Segment Open

Context: an optimization exercise on an open-source flow, tuned for small area. The choices shown serve that exercise and are no tape-out recipe.
In this exercise RTL edits were held to simulation tests only and were not proved equivalent to the original.
No driver is modelled on the clock port, so clock power and skew are understated where the tree is cut down; a real chip needs a root buffer or a tree.
Power figures rest on the tool's default switching activity, not on a simulated workload.

## v6
==> flow/design.v <==
`default_nettype none
package audio_pkg;
  localparam int unsigned CLK_HZ   = 100_000_000;
  localparam int unsigned SIL      = 100_000_000;
  localparam int unsigned MAX_TONE = 20_000;
endpackage
`default_nettype wire
`default_nettype none
module square_gen #(
  parameter int unsigned CLK_HZ = audio_pkg::CLK_HZ,
  parameter int unsigned SIL    = audio_pkg::SIL
) (
  input  logic        clk,
  input  logic        rst,
  input  logic [31:0] tone_i,
  output logic        sq_o,
  output logic        silent_o
);
  localparam int unsigned HALF = CLK_HZ / 2;
  logic [14:0] tone_q;    
  logic        act_q;     
  logic [25:0] acc_q;     
  logic        sq_q;
  logic        audible_w, change_w, wrap_w;
  logic [25:0] sum_w;
  assign audible_w = (tone_i[31:15] == 17'd0) && (tone_i[14:0] != 15'd0) &&
                     (tone_i[14:0] <= 15'(audio_pkg::MAX_TONE));
  assign change_w  = !act_q || (tone_i[14:0] != tone_q);
  logic [26:0] cy_w;
  assign cy_w[0] = 1'b0;
  for (genvar i = 0; i < 26; i++) begin : g_add
    if (i < 15) begin : g_fa
      assign sum_w[i]   = acc_q[i] ^ tone_q[i] ^ cy_w[i];
      assign cy_w[i+1]  = (acc_q[i] & tone_q[i]) | (acc_q[i] & cy_w[i]) | (tone_q[i] & cy_w[i]);
    end else begin : g_ha
      assign sum_w[i]   = acc_q[i] ^ cy_w[i];
      assign cy_w[i+1]  = acc_q[i] & cy_w[i];
    end
  end
  logic hi_top_w;
  assign hi_top_w  = sum_w[25] & sum_w[23] & sum_w[22] & sum_w[21] & sum_w[20] &
                     sum_w[19] & sum_w[17];
  assign wrap_w    = hi_top_w & (sum_w[16] | (sum_w[15] & (sum_w[14:0] > 15'd28800)));
  always_ff @(posedge clk) begin
    tone_q <= tone_i[14:0];
    acc_q  <= (change_w || wrap_w) ? {11'd0, tone_i[14:0]} : sum_w;
    sq_q   <= change_w ? 1'b0 : (sq_q ^ wrap_w);
  end
  always_ff @(posedge clk or negedge rst) begin
    if (!rst) act_q <= 1'b0;
    else      act_q <= audible_w;
  end
  assign sq_o     = sq_q;
  assign silent_o = !act_q;
endmodule
`default_nettype wire
`default_nettype none
module tone_to_dac #(
  parameter int unsigned CLK_HZ = audio_pkg::CLK_HZ,
  parameter int unsigned SIL    = audio_pkg::SIL
) (
  input  logic        clk,
  input  logic        rst,
  input  logic [31:0] toneL,
  input  logic [31:0] toneR,
  input  logic [2:0]  volume,
  input  logic        mute,
  output logic        audio_mclk,
  output logic        audio_lrck,
  output logic        audio_sck,
  output logic        audio_sdin
);
  logic [8:0] cnt_q;
  logic       nz_l_q, nz_r_q;       
  logic       pos_l_q, pos_r_q;     
  logic [2:0] vol_q;
  logic       sq_l, sil_l, sq_r, sil_r;
  logic       load_w, live_w;
  square_gen #(.CLK_HZ(CLK_HZ), .SIL(SIL)) u_sq_l (
    .clk      (clk),
    .rst      (rst),
    .tone_i   (toneL),
    .sq_o     (sq_l),
    .silent_o (sil_l)
  );
  square_gen #(.CLK_HZ(CLK_HZ), .SIL(SIL)) u_sq_r (
    .clk      (clk),
    .rst      (rst),
    .tone_i   (toneR),
    .sq_o     (sq_r),
    .silent_o (sil_r)
  );
  logic [9:0] cnt_cy_w;
  logic [8:0] cnt_d;
  assign cnt_cy_w[0] = 1'b1;
  for (genvar i = 0; i < 9; i++) begin : g_cnt
    assign cnt_d[i]      = cnt_q[i] ^ cnt_cy_w[i];
    assign cnt_cy_w[i+1] = cnt_q[i] & cnt_cy_w[i];
  end
  assign load_w = cnt_cy_w[9];
  assign live_w = !mute && (volume != 3'd0);
  always_ff @(posedge clk or negedge rst) begin
    if (!rst) begin
      cnt_q  <= 9'd0;
      nz_l_q <= 1'b0;
      nz_r_q <= 1'b0;
    end else begin
      cnt_q <= cnt_d;
      if (load_w) begin
        nz_l_q <= live_w && !sil_l;
        nz_r_q <= live_w && !sil_r;
      end
    end
  end
  always_ff @(posedge clk) begin
    if (load_w) begin
      pos_l_q <= sq_l;
      pos_r_q <= sq_r;
      vol_q   <= volume;
    end
  end
  logic [15:0] amp_w, samp_w;
  logic        nz_w, pos_w;
  always_comb begin
    amp_w = 16'h0000;
    case (vol_q)
      3'd1:    amp_w[10] = 1'b1;
      3'd2:    amp_w[11] = 1'b1;
      3'd3:    amp_w[12] = 1'b1;
      3'd4:    amp_w[13] = 1'b1;
      default: amp_w[14] = 1'b1;    
    endcase
  end
  assign nz_w  = cnt_q[8] ? nz_r_q : nz_l_q;
  assign pos_w = cnt_q[8] ? pos_r_q : pos_l_q;
  for (genvar i = 0; i < 16; i++) begin : g_samp
    assign samp_w[i] = pos_w ? amp_w[i] : (|amp_w[i:0]);
  end
  assign audio_mclk = cnt_q[1];
  assign audio_sck  = cnt_q[3];
  assign audio_lrck = cnt_q[8];
  assign audio_sdin = nz_w && samp_w[~cnt_q[7:4]];
endmodule
`default_nettype wire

Segment Closed

**What you should do**. An exact restatement of all the entries above is needed.

**Response below**.
Context: an optimization exercise on an open-source flow, tuned for small area. The choices shown serve that exercise and are no tape-out recipe.
In this exercise RTL edits were held to simulation tests only and were not proved equivalent to the original.
No driver is modelled on the clock port, so clock power and skew are understated where the tree is cut down; a real chip needs a root buffer or a tree.
Power figures rest on the tool's default switching activity, not on a simulated workload.

## v6
==> flow/design.v <==
`default_nettype none
package audio_pkg;
  localparam int unsigned CLK_HZ   = 100_000_000;
  localparam int unsigned SIL      = 100_000_000;
  localparam int unsigned MAX_TONE = 20_000;
endpackage
`default_nettype wire
`default_nettype none
module square_gen #(
  parameter int unsigned CLK_HZ = audio_pkg::CLK_HZ,
  parameter int unsigned SIL    = audio_pkg::SIL
) (
  input  logic        clk,
  input  logic        rst,
  input  logic [31:0] tone_i,
  output logic        sq_o,
  output logic        silent_o
);
  localparam int unsigned HALF = CLK_HZ / 2;
  logic [14:0] tone_q;    
  logic        act_q;     
  logic [25:0] acc_q;     
  logic        sq_q;
  logic        audible_w, change_w, wrap_w;
  logic [25:0] sum_w;
  assign audible_w = (tone_i[31:15] == 17'd0) && (tone_i[14:0] != 15'd0) &&
                     (tone_i[14:0] <= 15'(audio_pkg::MAX_TONE));
  assign change_w  = !act_q || (tone_i[14:0] != tone_q);
  logic [26:0] cy_w;
  assign cy_w[0] = 1'b0;
  for (genvar i = 0; i < 26; i++) begin : g_add
    if (i < 15) begin : g_fa
      assign sum_w[i]   = acc_q[i] ^ tone_q[i] ^ cy_w[i];
      assign cy_w[i+1]  = (acc_q[i] & tone_q[i]) | (acc_q[i] & cy_w[i]) | (tone_q[i] & cy_w[i]);
    end else begin : g_ha
      assign sum_w[i]   = acc_q[i] ^ cy_w[i];
      assign cy_w[i+1]  = acc_q[i] & cy_w[i];
    end
  end
  logic hi_top_w;
  assign hi_top_w  = sum_w[25] & sum_w[23] & sum_w[22] & sum_w[21] & sum_w[20] &
                     sum_w[19] & sum_w[17];
  assign wrap_w    = hi_top_w & (sum_w[16] | (sum_w[15] & (sum_w[14:0] > 15'd28800)));
  always_ff @(posedge clk) begin
    tone_q <= tone_i[14:0];
    acc_q  <= (change_w || wrap_w) ? {11'd0, tone_i[14:0]} : sum_w;
    sq_q   <= change_w ? 1'b0 : (sq_q ^ wrap_w);
  end
  always_ff @(posedge clk or negedge rst) begin
    if (!rst) act_q <= 1'b0;
    else      act_q <= audible_w;
  end
  assign sq_o     = sq_q;
  assign silent_o = !act_q;
endmodule
`default_nettype wire
`default_nettype none
module tone_to_dac #(
  parameter int unsigned CLK_HZ = audio_pkg::CLK_HZ,
  parameter int unsigned SIL    = audio_pkg::SIL
) (
  input  logic        clk,
  input  logic        rst,
  input  logic [31:0] toneL,
  input  logic [31:0] toneR,
  input  logic [2:0]  volume,
  input  logic        mute,
  output logic        audio_mclk,
  output logic        audio_lrck,
  output logic        audio_sck,
  output logic        audio_sdin
);
  logic [8:0] cnt_q;
  logic       nz_l_q, nz_r_q;       
  logic       pos_l_q, pos_r_q;     
  logic [2:0] vol_q;
  logic       sq_l, sil_l, sq_r, sil_r;
  logic       load_w, live_w;
  square_gen #(.CLK_HZ(CLK_HZ), .SIL(SIL)) u_sq_l (
    .clk      (clk),
    .rst      (rst),
    .tone_i   (toneL),
    .sq_o     (sq_l),
    .silent_o (sil_l)
  );
  square_gen #(.CLK_HZ(CLK_HZ), .SIL(SIL)) u_sq_r (
    .clk      (clk),
    .rst      (rst),
    .tone_i   (toneR),
    .sq_o     (sq_r),
    .silent_o (sil_r)
  );
  logic [9:0] cnt_cy_w;
  logic [8:0] cnt_d;
  assign cnt_cy_w[0] = 1'b1;
  for (genvar i = 0; i < 9; i++) begin : g_cnt
    assign cnt_d[i]      = cnt_q[i] ^ cnt_cy_w[i];
    assign cnt_cy_w[i+1] = cnt_q[i] & cnt_cy_w[i];
  end
  assign load_w = cnt_cy_w[9];
  assign live_w = !mute && (volume != 3'd0);
  always_ff @(posedge clk or negedge rst) begin
    if (!rst) begin
      cnt_q  <= 9'd0;
      nz_l_q <= 1'b0;
      nz_r_q <= 1'b0;
    end else begin
      cnt_q <= cnt_d;
      if (load_w) begin
        nz_l_q <= live_w && !sil_l;
        nz_r_q <= live_w && !sil_r;
      end
    end
  end
  always_ff @(posedge clk) begin
    if (load_w) begin
      pos_l_q <= sq_l;
      pos_r_q <= sq_r;
      vol_q   <= volume;
    end
  end
  logic [15:0] amp_w, samp_w;
  logic        nz_w, pos_w;
  always_comb begin
    amp_w = 16'h0000;
    case (vol_q)
      3'd1:    amp_w[10] = 1'b1;
      3'd2:    amp_w[11] = 1'b1;
      3'd3:    amp_w[12] = 1'b1;
      3'd4:    amp_w[13] = 1'b1;
      default: amp_w[14] = 1'b1;    
    endcase
  end
  assign nz_w  = cnt_q[8] ? nz_r_q : nz_l_q;
  assign pos_w = cnt_q[8] ? pos_r_q : pos_l_q;
  for (genvar i = 0; i < 16; i++) begin : g_samp
    assign samp_w[i] = pos_w ? amp_w[i] : (|amp_w[i:0]);
  end
  assign audio_mclk = cnt_q[1];
  assign audio_sck  = cnt_q[3];
  assign audio_lrck = cnt_q[8];
  assign audio_sdin = nz_w && samp_w[~cnt_q[7:4]];
endmodule
`default_nettype wire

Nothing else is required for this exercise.